O gabinete do ministro Dias Toffoli, do Supremo Tribunal Federal (STF), divulgou nesta quinta-feira (29) uma nota para “esclarecer principais andamentos” e defender a atuação do magistrado no inquérito, na Corte, sobre o Banco Master. Conforme o comunicado, eventual envio do caso à primeira instância da Justiça só será decidido após a conclusão das investigações da Polícia Federal.
Segundo a nota, o objetivo é evitar questionamentos sobre a quem cabe a análise do caso. Na avaliação do gabinete do ministro, as apurações estão tendo o andamento regular.

“Encerradas as investigações, será possível examinar os casos para eventual remessa às instâncias ordinárias, sem a possibilidade de que se apontem nulidades em razão da não observância do foro por prerrogativa de função ou de violação da ampla defesa e do devido processo legal”, diz o documento.
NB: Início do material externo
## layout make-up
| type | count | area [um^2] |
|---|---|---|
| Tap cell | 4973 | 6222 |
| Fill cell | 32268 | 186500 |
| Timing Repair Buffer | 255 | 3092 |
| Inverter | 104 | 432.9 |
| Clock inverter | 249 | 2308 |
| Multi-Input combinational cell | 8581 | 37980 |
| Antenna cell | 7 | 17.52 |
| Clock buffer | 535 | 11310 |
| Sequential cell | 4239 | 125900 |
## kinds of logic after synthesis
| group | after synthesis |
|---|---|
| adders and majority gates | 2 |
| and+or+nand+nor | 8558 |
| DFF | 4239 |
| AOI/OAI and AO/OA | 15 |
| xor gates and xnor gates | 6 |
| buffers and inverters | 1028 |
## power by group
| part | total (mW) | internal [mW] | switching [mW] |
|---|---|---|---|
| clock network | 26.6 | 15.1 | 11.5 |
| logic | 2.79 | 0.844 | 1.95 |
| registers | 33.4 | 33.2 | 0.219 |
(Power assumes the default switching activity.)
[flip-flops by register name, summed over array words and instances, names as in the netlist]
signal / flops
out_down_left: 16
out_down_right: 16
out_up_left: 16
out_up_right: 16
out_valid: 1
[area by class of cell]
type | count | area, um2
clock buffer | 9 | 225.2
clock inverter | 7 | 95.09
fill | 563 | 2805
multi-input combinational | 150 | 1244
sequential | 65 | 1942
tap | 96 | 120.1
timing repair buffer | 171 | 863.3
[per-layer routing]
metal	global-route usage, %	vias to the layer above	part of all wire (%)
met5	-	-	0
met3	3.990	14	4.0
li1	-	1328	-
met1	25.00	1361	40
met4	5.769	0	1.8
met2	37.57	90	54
## src/hdl/hbf_pkg.sv

```systemverilog
`timescale 1ns / 1ps
`default_nettype none

package hbf_pkg;

  // Filter geometry
  localparam int TAP_COUNT = 39;
  localparam int TAP_W     = 6;
  localparam int CENTRE    = 19;

  // Sample, product and accumulator widths
  localparam int SMP_W  = 16;
  localparam int PROD_W = 32;
  localparam int ACC_W  = 40;
  localparam int OUT_SHIFT = 15;
  localparam int ENTRY_W = 4 * SMP_W;

  // Tag that follows one tap through the read and multiply stages
  typedef struct packed {
    logic             vld;
    logic             last;
    logic [TAP_W-1:0] tap;
  } hbf_tag_t;

  // Half-band coefficient for a tap; up path is doubled, centre clamped
  function automatic logic signed [SMP_W-1:0] tap_coef(input logic [TAP_W-1:0] tap,
                                                       input logic up);
    logic [TAP_W-1:0]        offs;
    logic signed [SMP_W-1:0] base;
    offs = (tap < TAP_W'(CENTRE)) ? (TAP_W'(CENTRE) - tap) : (tap - TAP_W'(CENTRE));
    case (offs)
      6'd1:    base = 16'sd10246;
      6'd3:    base = -16'sd2960;
      6'd5:    base = 16'sd1332;
      6'd7:    base = -16'sd616;
      6'd9:    base = 16'sd266;
      6'd11:   base = -16'sd103;
      6'd13:   base = 16'sd35;
      6'd15:   base = -16'sd10;
      6'd17:   base = 16'sd2;
      6'd19:   base = -16'sd1;
      default: base = 16'sd0;
    endcase
    if (offs == '0) begin
      tap_coef = up ? 16'sd32767 : 16'sd16384;
    end else begin
      tap_coef = up ? (base <<< 1) : base;
    end
  endfunction

endpackage

`default_nettype wire

```

## src/hdl/hbf_lane.sv

```systemverilog
`timescale 1ns / 1ps
`default_nettype none

// One channel: registered multiply then accumulate, one tap per cycle
module hbf_lane (
  input  wire logic                                clk,
  input  wire logic                                rst_n,
  input  wire logic                                clr,
  input  wire logic signed [hbf_pkg::SMP_W-1:0]    smp,
  input  wire logic signed [hbf_pkg::SMP_W-1:0]    coef,
  input  wire hbf_pkg::hbf_tag_t                   tag,
  output logic signed      [hbf_pkg::ACC_W-1:0]    acc,
  output logic                                     done
);

  logic signed [hbf_pkg::PROD_W-1:0] prod_r;
  logic                              pv_r;
  logic                              pl_r;
  logic signed [hbf_pkg::ACC_W-1:0]  acc_r;
  logic                              done_r;

  // Product stage
  always_ff @(posedge clk) begin
    prod_r <= hbf_pkg::PROD_W'(smp) * hbf_pkg::PROD_W'(coef);
  end

  // Control flags and accumulator
  always_ff @(posedge clk) begin
    if (!rst_n) begin
      pv_r   <= 1'b0;
      pl_r   <= 1'b0;
      acc_r  <= '0;
      done_r <= 1'b0;
    end else begin
      pv_r <= tag.vld;
      pl_r <= tag.last;
      if (clr) begin
        acc_r  <= '0;
        done_r <= 1'b0;
      end else if (pv_r) begin
        acc_r  <= acc_r + hbf_pkg::ACC_W'(prod_r);
        done_r <= pl_r;
      end
    end
  end

  assign acc  = acc_r;
  assign done = done_r;

endmodule

`default_nettype wire

```
`config.mk`:
```
export PLATFORM = sky130hd
export DESIGN_NAME = utf8_stream_decoder_core
export DESIGN_NICKNAME = d
export VERILOG_FILES = /design/src/hdl/utf8sd_pkg.sv /design/src/hdl/utf8sd_decode.sv /design/src/hdl/utf8sd_emit.sv /design/src/hdl/utf8_stream_decoder_core.sv
export SDC_FILE = /design/constraint.sdc
export NUM_CORES = 1
export LEC_CHECK = 0
export CAP_MARGIN = 20
export CORE_MARGIN = 10
export CORE_UTILIZATION = 56
export DETAILED_ROUTE_END_ITERATION = 16
export DONT_BUFFER_PORTS = 1
export PLACE_DENSITY = 0.74
export SYNTH_ARGS = -nofsm -noshare
export SYNTH_HDL_FRONTEND = slang
export SYNTH_SLANG_ARGS = --single-unit
```
`constraint.sdc`:
```
create_clock -name i_clk -period 2.6 [get_ports i_clk]
set_input_delay 0.26 -clock i_clk [delete_from_list [all_inputs] [get_ports i_clk]]
set_output_delay 0.26 -clock i_clk [all_outputs]
set_load 0.01 [all_outputs]
```
`src/hdl/utf8sd_pkg.sv`:
```
// ----------------------------------------------------------------------------
// utf8sd_pkg
// Shared types and constants of the UTF-8 stream decoder.
// ----------------------------------------------------------------------------
package utf8sd_pkg;

    localparam int BYTE_W = 8;
    localparam int CP_W   = 21;
    localparam int LEN_W  = 3;
    localparam int CNT_W  = 3;

    localparam logic [LEN_W-1:0] LEN_NONE = 3'd0;
    localparam logic [LEN_W-1:0] LEN_ONE  = 3'd1;
    localparam logic [LEN_W-1:0] LEN_TWO  = 3'd2;
    localparam logic [LEN_W-1:0] LEN_THREE = 3'd3;
    localparam logic [LEN_W-1:0] LEN_FOUR = 3'd4;

    localparam logic [CP_W-1:0] CP_MIN_TWO   = 21'h00080;
    localparam logic [CP_W-1:0] CP_MIN_THREE = 21'h00800;
    localparam logic [CP_W-1:0] CP_MIN_FOUR  = 21'h10000;
    localparam logic [CP_W-1:0] CP_MAX       = 21'h10FFFF;
    localparam logic [CP_W-1:0] CP_SURR_LO   = 21'h0D800;
    localparam logic [CP_W-1:0] CP_SURR_HI   = 21'h0DFFF;

    // one group of results caused by a single input word: cnt results, all
    // errors except the last, which carries cp and len (an error if len is 0)
    typedef struct packed {
        logic [CNT_W-1:0] cnt;
        logic [CP_W-1:0]  cp;
        logic [LEN_W-1:0] len;
        logic             eot;
    } t_group;

    // range checks made when the final byte of a sequence arrives
    function automatic logic seq_valid(input logic [CP_W-1:0] cp,
                                       input logic [LEN_W-1:0] len);
        logic ok;
        ok = 1'b0;
        case (len)
            LEN_TWO:   ok = (cp >= CP_MIN_TWO);
            LEN_THREE: ok = (cp >= CP_MIN_THREE) &&
                            !((cp >= CP_SURR_LO) && (cp <= CP_SURR_HI));
            LEN_FOUR:  ok = (cp >= CP_MIN_FOUR) && (cp <= CP_MAX);
            default:   ok = 1'b0;
        endcase
        return ok;
    endfunction

endpackage

```
`src/hdl/utf8sd_decode.sv`:
```
// ----------------------------------------------------------------------------
// utf8sd_decode
// Sequence state registers and the per-word decode into a result group.
// ----------------------------------------------------------------------------
module utf8sd_decode import utf8sd_pkg::*; (
    input  logic              i_clk,
    input  logic              i_rst_n,
    input  logic              i_accept,
    input  logic [BYTE_W-1:0] i_data_byte,
    input  logic              i_end_of_text,
    output t_group            o_group
);

    logic [CP_W-1:0]  r_pv, n_pv;
    logic [LEN_W-1:0] r_exp, n_exp;
    logic [LEN_W-1:0] r_bt, n_bt;

    logic [CP_W-1:0]  pv_shift;
    logic [LEN_W-1:0] bt_inc;
    logic             is_cont;
    logic [CNT_W-1:0] err_cnt;
    logic             lead_res;
    logic [CP_W-1:0]  lead_cp;
    logic [LEN_W-1:0] lead_len;
    logic [LEN_W-1:0] lead_seq_len;
    logic [CP_W-1:0]  lead_bits;

    assign is_cont  = (i_data_byte[7:6] == 2'b10);
    assign pv_shift = {r_pv[CP_W-7:0], i_data_byte[5:0]};
    assign bt_inc   = r_bt + LEN_ONE;

    // lead byte classification
    always_comb begin
        lead_seq_len = LEN_NONE;
        lead_bits    = '0;
        if (i_data_byte[7] == 1'b0) begin
            lead_seq_len = LEN_ONE;
        end else if (i_data_byte[7:5] == 3'b110) begin
            lead_seq_len = LEN_TWO;
            lead_bits    = {16'd0, i_data_byte[4:0]};
        end else if (i_data_byte[7:4] == 4'b1110) begin
            lead_seq_len = LEN_THREE;
            lead_bits    = {17'd0, i_data_byte[3:0]};
        end else if (i_data_byte[7:3] == 5'b11110) begin
            lead_seq_len = LEN_FOUR;
            lead_bits    = {18'd0, i_data_byte[2:0]};
        end
    end

    always_comb begin
        n_pv     = r_pv;
        n_exp    = r_exp;
        n_bt     = r_bt;
        err_cnt  = '0;
        lead_res = 1'b0;
        lead_cp  = '0;
        lead_len = LEN_NONE;
        o_group  = '0;
        o_group.eot = i_end_of_text;

        if (r_exp != LEN_NONE && is_cont) begin
            n_pv = pv_shift;
            n_bt = bt_inc;
            if (bt_inc >= r_exp) begin
                if (seq_valid(pv_shift, r_exp)) begin
                    o_group.cnt = 3'd1;
                    o_group.cp  = pv_shift;
                    o_group.len = r_exp;
                end else begin
                    o_group.cnt = r_exp;
                end
                n_pv  = '0;
                n_exp = LEN_NONE;
                n_bt  = LEN_NONE;
            end else if (i_end_of_text) begin
                o_group.cnt = bt_inc;
                n_pv  = '0;
                n_exp = LEN_NONE;
                n_bt  = LEN_NONE;
            end
        end else begin
            // a broken sequence flushes what it took, then this word is a lead
            if (r_exp != LEN_NONE) begin
                err_cnt = r_bt;
            end
            n_pv  = '0;
            n_exp = LEN_NONE;
            n_bt  = LEN_NONE;
            if (lead_seq_len == LEN_ONE) begin
                lead_res = 1'b1;
                lead_cp  = {13'd0, i_data_byte};
                lead_len = LEN_ONE;
            end else if (lead_seq_len == LEN_NONE || i_end_of_text) begin
                lead_res = 1'b1;
            end else begin
                n_pv  = lead_bits;
                n_exp = lead_seq_len;
                n_bt  = LEN_ONE;
            end
            o_group.cnt = err_cnt + {2'd0, lead_res};
            o_group.cp  = lead_cp;
            o_group.len = lead_len;
        end

        if (i_end_of_text) begin
            n_pv  = '0;
            n_exp = LEN_NONE;
            n_bt  = LEN_NONE;
        end
    end

    always_ff @(posedge i_clk) begin
        if (!i_rst_n) begin
            r_pv  <= '0;
            r_exp <= LEN_NONE;
            r_bt  <= LEN_NONE;
        end else if (i_accept) begin
            r_pv  <= n_pv;
            r_exp <= n_exp;
            r_bt  <= n_bt;
        end
    end

endmodule

```
`src/hdl/utf8sd_emit.sv`:
```
// ----------------------------------------------------------------------------
// utf8sd_emit
// Result register: holds one group and hands it out one result per word.
// ----------------------------------------------------------------------------
module utf8sd_emit import utf8sd_pkg::*; (
    input  logic             i_clk,
    input  logic             i_rst_n,
    input  logic             i_load,
    input  t_group           i_group,
    output logic             o_free,
    output logic             o_valid,
    input  logic             i_ready,
    output logic [CP_W-1:0]  o_code_point,
    output logic [LEN_W-1:0] o_seq_length,
    output logic             o_run_last,
    output logic             o_text_done
);

    logic [CNT_W-1:0] r_cnt, n_cnt;
    logic [CP_W-1:0]  r_cp;
    logic [LEN_W-1:0] r_len;
    logic             r_eot;
    logic             last;

    assign last    = (r_cnt == 3'd1);
    assign o_valid = (r_cnt != '0);
    // free when empty, or when the last result of the group leaves now
    assign o_free  = (r_cnt == '0) || (last && i_ready);

    assign o_code_point = last ? r_cp  : '0;
    assign o_seq_length = last ? r_len : LEN_NONE;
    assign o_run_last   = last;
    assign o_text_done  = last && r_eot;

    always_comb begin
        n_cnt = r_cnt;
        if (i_load) begin
            n_cnt = i_group.cnt;
        end else if (o_valid && i_ready) begin
            n_cnt = r_cnt - 3'd1;
        end
    end

    always_ff @(posedge i_clk) begin
        if (!i_rst_n) begin
            r_cnt <= '0;
        end else begin
            r_cnt <= n_cnt;
        end
    end

    always_ff @(posedge i_clk) begin
        if (i_load) begin
            r_cp  <= i_group.cp;
            r_len <= i_group.len;
            r_eot <= i_group.eot;
        end
    end

endmodule

```
`src/hdl/utf8_stream_decoder_core.sv`:
```
// ----------------------------------------------------------------------------
// utf8_stream_decoder_core
// UTF-8 byte stream to Unicode scalar values, with error results.
// ----------------------------------------------------------------------------
// One byte is taken per cycle unless stalled. A byte is decoded in the cycle
// it is accepted; its results go to a result register that hands them out one
// per cycle while the output is ready. While a group of several results
// drains, the input stalls, so a byte that causes n results (n up to 4) holds
// the output until all are taken; the next byte is accepted in the cycle the
// last is taken. Bytes with zero or one result stream at one per cycle.
module utf8_stream_decoder_core import utf8sd_pkg::*; (
    input  logic              i_clk,
    input  logic              i_rst_n,
    input  logic              i_in_valid,
    output logic              o_in_ready,
    input  logic [BYTE_W-1:0] i_data_byte,
    input  logic              i_end_of_text,
    output logic              o_out_valid,
    input  logic              i_out_ready,
    output logic [CP_W-1:0]   o_code_point,
    output logic [LEN_W-1:0]  o_seq_length,
    output logic              o_run_last,
    output logic              o_text_done
);

    logic   accept;
    logic   free;
    t_group group;

    assign o_in_ready = free;
    assign accept     = i_in_valid && free;

    utf8sd_decode u_decode (
        .i_clk         (i_clk),
        .i_rst_n       (i_rst_n),
        .i_accept      (accept),
        .i_data_byte   (i_data_byte),
        .i_end_of_text (i_end_of_text),
        .o_group       (group)
    );

    utf8sd_emit u_emit (
        .i_clk        (i_clk),
        .i_rst_n      (i_rst_n),
        .i_load       (accept),
        .i_group      (group),
        .o_free       (free),
        .o_valid      (o_out_valid),
        .i_ready      (i_out_ready),
        .o_code_point (o_code_point),
        .o_seq_length (o_seq_length),
        .o_run_last   (o_run_last),
        .o_text_done  (o_text_done)
    );

endmodule
```
* Word level (Yosys, flattened, before mapping)
Cells that the tools add are included.
** Operators by class
- Eq/ne operators :: 10
- $lt $le $gt $ge :: 7
- Mux-type cells :: 43
- Reductions and logical operators :: 17
- Add/sub/neg operators :: 3
** Operators with widths (count)
- $mux 15 :: 7
- $mux 3 :: 22
- $mux 24 :: 2
- $mux 27 :: 1
- $ge 21x12->1 const B :: 1
- $ge 21x16->1 const B :: 1
- $ge 21x17->1 const B :: 1
- $ge 21x8->1 const B :: 1
- $le 21x16->1 const B :: 1
- $le 21x21->1 const B :: 1
- $mux 21 :: 1
- $logic_and 1x1->1 :: 8
- $mux 8 :: 1
- $mux 1 :: 7
- $eq 3x1->1 const B :: 2
- $eq 3x2->1 const B :: 2
- $eq 3x3->1 const B :: 2
- $logic_not 3->1 :: 2
- $reduce_bool 3->1 :: 2
- $eq 5x5->1 const B :: 1
- $eq 4x4->1 const B :: 1
- $mux 4 :: 1
- $add 3x1->3 :: 1
- $add 3x1->3 const B :: 1
- other kinds (9) :: 10
** Storage, ports and cells
- Word-level logic and storage cells :: 87
- Register bits :: 49
- Output and inout port bits :: 28

* Depth between registers and ports, before layout
- Depth in word-level cells :: 13
- Gate-level depth with buffers :: 9

* By module
Synthesis repeated with hierarchy kept, for this count alone.
** Unflattened totals
- Cells, all modules :: 241
- Area total of the unflattened synthesis :: 2587.5 µm²
** Modules (own cells, without submodules)
- utf8sd_decode :: area an instance 1436.4 µm², sequential area each 420.4 µm², times used 1, cells each 161
- utf8sd_emit :: area an instance 1144.8 µm², sequential area each 810.8 µm², times used 1, cells each 79
- utf8_stream_decoder_core :: area an instance 6.3 µm², sequential area each 0.0 µm², times used 1, cells each 1

* Worst setup path before layout
Ideal clock, no wire load.
- Kind :: reg-to-reg
- Start point :: reg u_emit.r_cnt[0]
- End point :: reg u_emit.r_cnt[1]
- Slack :: 0.164 ns
- Arrival :: 2.302 ns
- Data required time :: 2.466 ns
- Cell stages (with the launch flop) :: 10
- Setup time :: 0.134 ns
- Path through :: dfxtp_1 > inv_1 > ha_1 > a21oi_1 > or3b_2 > buf_2 > inv_1 > nand2_1 > a311oi_1 > nor4_1
** On the way
- Word-level cells in the longest chain between the ends :: 5
- Elaborated cells on any way between the ends :: 11
- Classes of those cells :: add/sub: 1; eq/ne: 1; mux: 2; reduce/logical: 7
** Ends and longest elaborated chain
- start: declaration :: RTL line utf8sd_emit.sv:19 : logic [CNT_W-1:0] r_cnt, n_cnt;
- start signal: assignment :: RTL line utf8sd_emit.sv:48 : r_cnt <= n_cnt;
- $eq 3x1->1 :: RTL line utf8sd_emit.sv:25 : assign last = (r_cnt == 3'd1);
- $logic_and 1x1->1 :: RTL line utf8sd_emit.sv:28 : assign o_free = (r_cnt == '0) || (last && i_ready);
- $logic_or 1x1->1 (*) :: RTL line utf8sd_emit.sv:28
- $logic_and 1x1->1 (*) :: RTL line utf8_stream_decoder_core.sv:31 : assign accept = i_in_valid && free;
- via accept :: RTL line utf8_stream_decoder_core.sv:26 : logic accept;
- $mux 3 / $reduce_bool 2->1 (equally long branches)
The timed path passes the listed nets; every way through them passes the cells marked *. The select of a mux whose other input is x is not followed.
A chain may end at the register's enable or synchronous reset.

* Worst setup path in the final report
- Start point :: reg u_decode.r_bt[0]
- End point :: reg u_decode.r_pv[2]
** On the way
- Word-level cells in the longest chain between the ends :: 5
** Ends and longest elaborated chain
- start: declaration :: RTL line utf8sd_decode.sv:16 : logic [LEN_W-1:0] r_bt, n_bt;
- start signal: assignment :: RTL line utf8sd_decode.sv:120 : r_bt <= n_bt;
- $add 3x1->3 :: RTL line utf8sd_decode.sv:30 : assign bt_inc = r_bt + LEN_ONE;
- $ge 3x3->1 :: RTL line utf8sd_decode.sv:64 : if (bt_inc >= r_exp) begin
- $mux 15 :: RTL line utf8sd_decode.sv:64
- $mux 15 :: RTL line utf8sd_decode.sv:61 : if (r_exp != LEN_NONE && is_cont) begin
- $mux 15 :: RTL line utf8sd_decode.sv:105 : if (i_end_of_text) begin
- end signal: assignment :: RTL line utf8sd_decode.sv:118 : r_pv <= n_pv;
- end: declaration :: RTL line utf8sd_decode.sv:14 : logic [CP_W-1:0] r_pv, n_pv;
No other way between the ends.

==> summary.md <==
| Metric | Value |
|---|---|
| Outcome | `finished clean` |
| Top FF cell, synth | `edfxtp_1` |
| Met1 global-route usage | `0.1856` |
| Slew @ Worst Pin | `approximately 720 ps` |
| Number of synthesized flops with an enable pin | `25` |
| CTS Buf Count | `5` |
| Power per Cell Area | `803.6 mW/mm^2` |
| Syn Nets | `about 270` |
| Reg clk slew, reported paths | `100 ps` |
| Post-Synth Simple-Gate Area | `0.2617` |
| Synth Register Bits | `49` |
| Syn. warnings | `0` |
| RSZ-0062 raised after global routing | `no` |
| CP Data Arrival Time | `around 2600 ps` |
| Synth Area in Adders | `0.04529` |
| Hold Crit Start | `i_end_of_text` |
| Fin crit share | `0.9018` |
| Worst Path Max Fanout | `12` |
| Avg Inst Size Synth | `10.15 um^2` |
| RR Startpoint | `u_decode.r_bt[0]$_SDFFE_PN0P_` |
| Crit path from | `u_decode.r_bt[0]$_SDFFE_PN0P_` |
| Initial Util | `0.5749` |
| Aggregate global routing overflow | `0` |
| Flop2flop setup slack | `about 260 ps` |
| Max-slew violations | `0` |
| Vias | `1837` |
| Ant. Diodes | `0` |
| Skew-Pair Late Insertion Delay | `300 ps` |
| Setup ws final | `255.3 ps` |
| Slowest CP cell | `dfxtp_1` |
| Layout cells sized above 1 | `0.09717` |
| Synth top area cells | `edfxtp_1, dfxtp_1, and2_1, ha_1, nor2_1` |
| Synth async-reset ratio | `0` |
| Delay of the slowest cell on the worst path | `420 ps` |
| DRC | `0` |
| Core Box Area | `0.004324 mm^2` |
| Area occupied by multi-input gates | `0.001180 mm^2` |
| TritonCTS clock tree | `yes` |
| DP Wirelength | `4141 um` |
| GRT Util Overall | `0.1472` |
| Routed vias/inst | `6.144` |
| WS Path Type | `reg2reg` |
| Max-cap violations | `0` |
| Leak Pwr | `0.9740 nW` |
| Full die area | `0.007505 mm^2` |
| Area leader, netlist | `edfxtp_1` |
| Final Util | `0.6117` |
| DRT Pass-1 Iters | `4` |
| Drt first-iter violations | `156` |
| CTS max path bufs | `2` |
| Worst hold path type | `in2reg` |
| Clock sink count | `49` |
| Fin nets | `268` |
| Post-synth top area share | `0.3020` |
| Post-CTS Setup Bufs | `0` |
| Setup TNS Final | `0 ps` |
| Average routed wire per standard cell | `18.60 um` |
| Die Width | `slightly below 90 um` |
| Pin count of the biggest net entering global routing | `27` |
| Mapped cell area | `0.002486 mm^2` |
| Fill count | `379` |
| Post-synthesis sequential area ratio | `0.4952` |
| Met2 usage | `0.2268` |
| Fmax | `426.5 MHz` |
| Setup violators final | `0` |
| Pre-CTS setup slack | `228.9 ps` |
| Mux contribution to synthesized area | `0.01057` |
| Final wirelength | `5561 um` |
| Compound-Gate Fraction of Synth Area | `0.1454` |
| Die H | `86.63 um` |
| Tmin final | `2345 ps` |
| H-tree Lvls | `2` |
| Number of port buffers | `0` |
| Ports | `41` |
| Initial antenna violation count | `0` |
| FF+latch area | `0.001231 mm^2` |
| Distinct cells, synth | `44` |
| Worst Setup Start Kind | `register` |
| Hold Vio Cnt, Final | `0` |
| Most used routing layer | `met2` |
| Routability cong. | `just over 0.9` |
| Met3 Usage GRT | `0.04972` |
| Crit path cell chain | `ha_1, xor2_1, ha_1, a21oi_1, o21ai_1, buf_4, o21ai_0, nor4b_4, a32o_1` |
| Root Buffer | `clkbuf_8` |
| Antenna-violating nets left | `0` |
| Mapped Cells | `around 250` |
| First-pass GRT wire length | `roughly 8900 um` |
| Layout area overhead | `6.392%` |
| Most used cell, CP | `ha_1` |
| Slew margin rel. | `0.5206` |
| Cell Area, Placed | `0.002547 mm^2` |
| Main combinational cell family by area after synthesis | `simple AND/OR/NAND/NOR gates` |
| Max Clock Skew | `about 11 ps` |
| Site Rows | `24` |
| Vias in the first global route | `1721` |
| CP Capture Type | `register` |
| Peak supply drop | `0.3376 mV` |
| Design area | `0.002645 mm^2` |
| Worst Path Required | `2840 ps` |
| Post-Synth XOR/XNOR Area | `0.007046` |
per-stage QoR:
stage / cells / hold WS, ps / power (mW)
after global placement: 291 / 360.3 / 1.680
after floorplan: 245 / 358.9 / 1.551
after global routing: 299 / 37.22 / 2.262
after CTS: 299 / 53.26 / 2.140
final: 299 / 62.61 / 2.126
after detailed placement: 291 / 360.5 / 1.705
path summary, 6_finish.rpt:
| path | end | cells past startpoint |
|---|---|---|
| worst max register to register | u_decode.r_pv[2]$_SDFFE_PN0P_ | 9 |
| worst min-delay path | u_emit.r_eot$_DFFE_PP_ | 0 |
| worst min register to register | u_decode.r_pv[6]$_SDFFE_PN0P_ | 2 |
| worst max-delay path | u_decode.r_pv[2]$_SDFFE_PN0P_ | 9 |
worst max-delay path: cells and delay by family, from the launching register on:
kind,cells,cell delay (ps)
adder cells (fa/ha/maj),2,520
AND/OR/NAND/NOR,1,380
XOR/XNOR,1,210
buffers and inverters,1,190
AO/OA/AOI/OAI,4,570
flip-flops,1,420
cells by family (layout without fill, tap and decap cells):
logic type | Yosys count | after routing
muxes | 2 | 2
xor gates and xnor gates | 2 | 2
AOI/OAI and AO/OA | 48 | 48
adders and majority gates | 9 | 9
and+or+nand+nor | 114 | 114
buffers and inverters | 21 | 23
DFF | 49 | 49
report_power, final:
group	leakage (nW)	internal, mW	switching, mW	total [mW]
clock	0.0456	0.192	0.256	0.448
sequential	0.437	0.988	0.0450	1.03
combinational	0.491	0.194	0.451	0.645
final cells by class:
type / instances / share of cell area
clock buffer: 6 / 0.02744
multi-input combinational: 175 / 0.4461
timing repair buffer: 7 / 0.01987
inverter: 8 / 0.01135
sequential: 49 / 0.4655
clock inverter: 2 / 0.005203
tap: 52 / 0.02460
routing by layer:
metal  vias to the layer above  share of wire
li1                        886              -
met1                       873           0.44
met2                        68           0.45
met3                        10          0.099
met4                         0          0.014
met5                         -              0
cells in the mapped netlist, types with 2 or more instances:
library cell,count
a21boi_0,5
a21oi_1,6
a221oi_1,2
a22o_1,2
a22oi_1,12
a311oi_1,2
a32o_1,4
a32oi_1,3
and2_1,39
buf_2,3
clkbuf_1,9
dfxtp_1,24
edfxtp_1,25
ha_1,9
inv_1,8
nand2_1,13
nand2b_1,4
nor2_1,27
nor2b_1,6
nor3_1,7
nor3b_1,2
nor4_1,5
nor4_4,2
o21ai_0,3
o31ai_1,3
or2_2,2
state kept, by name, summed over array words and instances, names as in the netlist:
signal and count:
u_decode.r_exp 3, u_decode.r_bt 3, u_emit.r_len 3, u_decode.r_pv 15
u_emit.r_cnt 3, u_emit.r_cp 21, u_emit.r_eot 1
placed cells by master (no fill, tap or decap), types with 3 or more instances in the layout:
| cell | netlist | layout |
|---|---|---|
| inv_1 | 8 | 8 |
| o21ai_0 | 3 | 3 |
| nor3_1 | 7 | 7 |
| ha_1 | 9 | 9 |
| o31ai_1 | 3 | 3 |
| and2_1 | 39 | 39 |
| nor4_1 | 5 | 5 |
| dfxtp_1 | 24 | 24 |
| buf_4 | 1 | 7 |
| clkbuf_8 | 0 | 5 |
| a32oi_1 | 3 | 3 |
| edfxtp_1 | 25 | 25 |
| a22oi_1 | 12 | 12 |
| a21oi_1 | 6 | 6 |
| nor2b_1 | 6 | 6 |
| a21boi_0 | 5 | 5 |
| nor2_1 | 27 | 26 |
| nand2_1 | 13 | 13 |
| nand2b_1 | 4 | 4 |
| a32o_1 | 4 | 4 |
timing repair:
| item | CTS | global route |
|---|---|---|
| hold buffers | 0 | 0 |
| endpoints found under the hold margin | 0 | 0 |
| setup endpoints to repair | 0 | 18 |
| resized for setup | 0 | 2 |
Note: power is estimated with default switching activity, not from simulation.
“Em todos os âmbitos, as investigações continuam a ser realizadas normalmente e de forma regular, sem prejuízo da apuração dos fatos, mantidos os sigilos necessários em razão das diligências ainda em andamento”, completa o comunicado em defesa da atuação de Toffoli no caso.
O gabinete também disse que o ministro manteve o sigilo do caso, como no início das investigações na primeira instância, para evitar vazamentos.
“No dia 3 de dezembro de 2025, após o exame preliminar dos autos, houve a determinação, em caráter liminar, para que o processo fosse remetido ao Supremo Tribunal Federal, mantidas e validadas todas as medidas cautelares já deferidas, bem como o sigilo que já havia sido decretado pelo juízo de primeiro grau, a fim de evitar vazamentos que pudessem prejudicar as investigações”, afirma a nota.
Medidas tomadas por Toffoli no caso Master, consideradas incomuns, geraram críticas nos meios político e jurídico. Além disso, nos últimos dias, foi revelado que fundos ligados ao Master compraram a participação de irmãos do ministro do STF em um resort na cidade de Ribeirão Claro, no Paraná.